Work instruction - In the entries that follow, the line with "run 3: path" opens the range and the line with "hold reg to" closes it; repeat that range exactly, both lines included.

**********

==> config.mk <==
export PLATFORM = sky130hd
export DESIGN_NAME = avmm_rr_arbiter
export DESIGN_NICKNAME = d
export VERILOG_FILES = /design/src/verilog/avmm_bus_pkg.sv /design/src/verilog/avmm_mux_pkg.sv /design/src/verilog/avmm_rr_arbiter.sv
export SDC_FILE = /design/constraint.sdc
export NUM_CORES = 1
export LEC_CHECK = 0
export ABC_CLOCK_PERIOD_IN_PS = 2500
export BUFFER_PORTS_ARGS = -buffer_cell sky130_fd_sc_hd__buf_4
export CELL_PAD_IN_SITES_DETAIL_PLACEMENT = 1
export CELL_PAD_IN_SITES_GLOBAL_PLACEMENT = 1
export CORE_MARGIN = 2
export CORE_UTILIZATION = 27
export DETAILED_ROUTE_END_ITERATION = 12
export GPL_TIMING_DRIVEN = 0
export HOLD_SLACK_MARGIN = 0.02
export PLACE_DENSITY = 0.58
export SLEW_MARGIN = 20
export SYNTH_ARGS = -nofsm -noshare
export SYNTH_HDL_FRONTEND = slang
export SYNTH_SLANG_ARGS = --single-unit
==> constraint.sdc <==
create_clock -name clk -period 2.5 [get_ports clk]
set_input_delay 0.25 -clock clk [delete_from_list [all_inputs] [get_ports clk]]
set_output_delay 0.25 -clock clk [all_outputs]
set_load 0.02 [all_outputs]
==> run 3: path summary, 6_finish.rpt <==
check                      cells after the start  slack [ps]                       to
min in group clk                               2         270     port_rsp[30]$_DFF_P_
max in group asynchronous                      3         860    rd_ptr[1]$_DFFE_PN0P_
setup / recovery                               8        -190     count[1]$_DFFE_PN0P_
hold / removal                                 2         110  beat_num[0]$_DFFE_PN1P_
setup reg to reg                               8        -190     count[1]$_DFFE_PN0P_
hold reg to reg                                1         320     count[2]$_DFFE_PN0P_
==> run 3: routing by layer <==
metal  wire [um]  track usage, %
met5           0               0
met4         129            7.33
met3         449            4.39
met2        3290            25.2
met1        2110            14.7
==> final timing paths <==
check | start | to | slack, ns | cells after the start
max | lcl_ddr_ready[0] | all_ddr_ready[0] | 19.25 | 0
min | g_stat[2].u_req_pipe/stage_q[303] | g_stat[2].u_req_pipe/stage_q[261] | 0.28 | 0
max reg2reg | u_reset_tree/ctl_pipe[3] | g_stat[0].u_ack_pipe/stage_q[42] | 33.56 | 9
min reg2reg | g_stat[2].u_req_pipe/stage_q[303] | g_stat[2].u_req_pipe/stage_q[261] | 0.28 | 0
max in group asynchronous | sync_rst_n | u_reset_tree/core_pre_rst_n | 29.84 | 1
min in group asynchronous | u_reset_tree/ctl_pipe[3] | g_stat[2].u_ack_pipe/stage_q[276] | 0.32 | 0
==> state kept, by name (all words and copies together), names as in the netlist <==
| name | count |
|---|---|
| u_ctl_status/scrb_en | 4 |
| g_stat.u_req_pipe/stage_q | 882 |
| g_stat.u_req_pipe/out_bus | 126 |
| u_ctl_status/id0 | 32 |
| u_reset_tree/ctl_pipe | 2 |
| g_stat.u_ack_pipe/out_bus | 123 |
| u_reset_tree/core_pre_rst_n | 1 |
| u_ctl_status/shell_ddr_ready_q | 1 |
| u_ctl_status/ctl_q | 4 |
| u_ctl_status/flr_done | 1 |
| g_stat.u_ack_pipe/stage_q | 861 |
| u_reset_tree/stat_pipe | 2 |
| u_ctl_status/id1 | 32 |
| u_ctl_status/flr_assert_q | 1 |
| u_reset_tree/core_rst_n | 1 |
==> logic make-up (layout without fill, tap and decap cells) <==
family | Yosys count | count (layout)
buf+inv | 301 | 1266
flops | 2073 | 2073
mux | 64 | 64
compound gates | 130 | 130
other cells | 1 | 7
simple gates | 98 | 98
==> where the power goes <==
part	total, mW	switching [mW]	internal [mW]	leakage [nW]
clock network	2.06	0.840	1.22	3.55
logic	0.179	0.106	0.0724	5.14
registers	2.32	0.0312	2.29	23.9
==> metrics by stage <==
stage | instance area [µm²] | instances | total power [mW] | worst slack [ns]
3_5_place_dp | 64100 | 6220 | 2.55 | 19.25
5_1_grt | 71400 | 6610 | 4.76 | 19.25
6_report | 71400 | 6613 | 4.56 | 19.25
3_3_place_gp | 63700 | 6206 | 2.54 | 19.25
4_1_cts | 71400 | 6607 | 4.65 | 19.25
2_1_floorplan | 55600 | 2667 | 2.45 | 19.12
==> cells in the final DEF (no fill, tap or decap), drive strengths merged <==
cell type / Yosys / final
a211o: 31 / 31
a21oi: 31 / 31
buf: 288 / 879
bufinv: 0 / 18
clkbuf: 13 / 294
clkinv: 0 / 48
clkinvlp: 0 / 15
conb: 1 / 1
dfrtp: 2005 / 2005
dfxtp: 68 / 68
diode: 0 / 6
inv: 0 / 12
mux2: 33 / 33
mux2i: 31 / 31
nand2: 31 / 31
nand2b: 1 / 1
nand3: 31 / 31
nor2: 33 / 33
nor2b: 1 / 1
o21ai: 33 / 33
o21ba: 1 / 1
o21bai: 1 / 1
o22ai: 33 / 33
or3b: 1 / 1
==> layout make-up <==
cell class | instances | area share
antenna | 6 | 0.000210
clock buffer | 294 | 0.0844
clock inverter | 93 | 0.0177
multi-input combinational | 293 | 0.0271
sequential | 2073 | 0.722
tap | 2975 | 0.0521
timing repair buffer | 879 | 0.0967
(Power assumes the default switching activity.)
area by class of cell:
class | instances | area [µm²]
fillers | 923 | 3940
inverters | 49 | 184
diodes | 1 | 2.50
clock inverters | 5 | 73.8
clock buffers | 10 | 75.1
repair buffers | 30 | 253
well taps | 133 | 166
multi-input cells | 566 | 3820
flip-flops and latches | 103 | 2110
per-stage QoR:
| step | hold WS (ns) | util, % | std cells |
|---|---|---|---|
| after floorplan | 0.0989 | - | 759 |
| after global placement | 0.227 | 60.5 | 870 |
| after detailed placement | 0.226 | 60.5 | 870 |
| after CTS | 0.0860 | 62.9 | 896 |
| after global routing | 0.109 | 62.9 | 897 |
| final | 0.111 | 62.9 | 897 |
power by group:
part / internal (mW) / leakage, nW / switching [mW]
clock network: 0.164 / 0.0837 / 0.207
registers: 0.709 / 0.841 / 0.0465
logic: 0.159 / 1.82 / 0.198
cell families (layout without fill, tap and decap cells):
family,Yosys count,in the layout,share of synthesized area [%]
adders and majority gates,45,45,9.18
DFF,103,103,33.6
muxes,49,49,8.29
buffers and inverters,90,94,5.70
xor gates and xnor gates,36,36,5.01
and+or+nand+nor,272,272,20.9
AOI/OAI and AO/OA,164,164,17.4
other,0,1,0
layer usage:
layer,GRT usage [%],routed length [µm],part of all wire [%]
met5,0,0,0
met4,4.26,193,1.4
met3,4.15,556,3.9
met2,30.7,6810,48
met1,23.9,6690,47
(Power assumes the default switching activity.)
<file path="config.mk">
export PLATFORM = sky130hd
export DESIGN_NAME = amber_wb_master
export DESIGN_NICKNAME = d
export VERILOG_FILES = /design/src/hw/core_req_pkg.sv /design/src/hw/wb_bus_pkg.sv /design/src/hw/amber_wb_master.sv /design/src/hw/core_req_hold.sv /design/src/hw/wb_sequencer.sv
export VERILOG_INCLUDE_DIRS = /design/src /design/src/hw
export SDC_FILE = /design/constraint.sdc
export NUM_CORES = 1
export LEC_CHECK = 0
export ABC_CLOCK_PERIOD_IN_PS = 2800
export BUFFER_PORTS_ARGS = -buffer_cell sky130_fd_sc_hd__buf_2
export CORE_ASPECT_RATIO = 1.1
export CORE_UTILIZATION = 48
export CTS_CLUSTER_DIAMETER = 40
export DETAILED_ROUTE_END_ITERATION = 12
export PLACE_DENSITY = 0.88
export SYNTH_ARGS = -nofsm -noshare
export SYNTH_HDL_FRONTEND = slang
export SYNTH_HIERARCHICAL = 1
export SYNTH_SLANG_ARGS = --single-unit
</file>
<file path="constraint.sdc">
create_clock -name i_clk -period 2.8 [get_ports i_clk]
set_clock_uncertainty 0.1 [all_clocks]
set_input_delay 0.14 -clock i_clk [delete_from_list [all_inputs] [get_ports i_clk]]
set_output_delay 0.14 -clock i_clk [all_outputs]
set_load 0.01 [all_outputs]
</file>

**********

Output for this exercise -
==> run 3: path summary, 6_finish.rpt <==
check                      cells after the start  slack [ps]                       to
min in group clk                               2         270     port_rsp[30]$_DFF_P_
max in group asynchronous                      3         860    rd_ptr[1]$_DFFE_PN0P_
setup / recovery                               8        -190     count[1]$_DFFE_PN0P_
hold / removal                                 2         110  beat_num[0]$_DFFE_PN1P_
setup reg to reg                               8        -190     count[1]$_DFFE_PN0P_
hold reg to reg                                1         320     count[2]$_DFFE_PN0P_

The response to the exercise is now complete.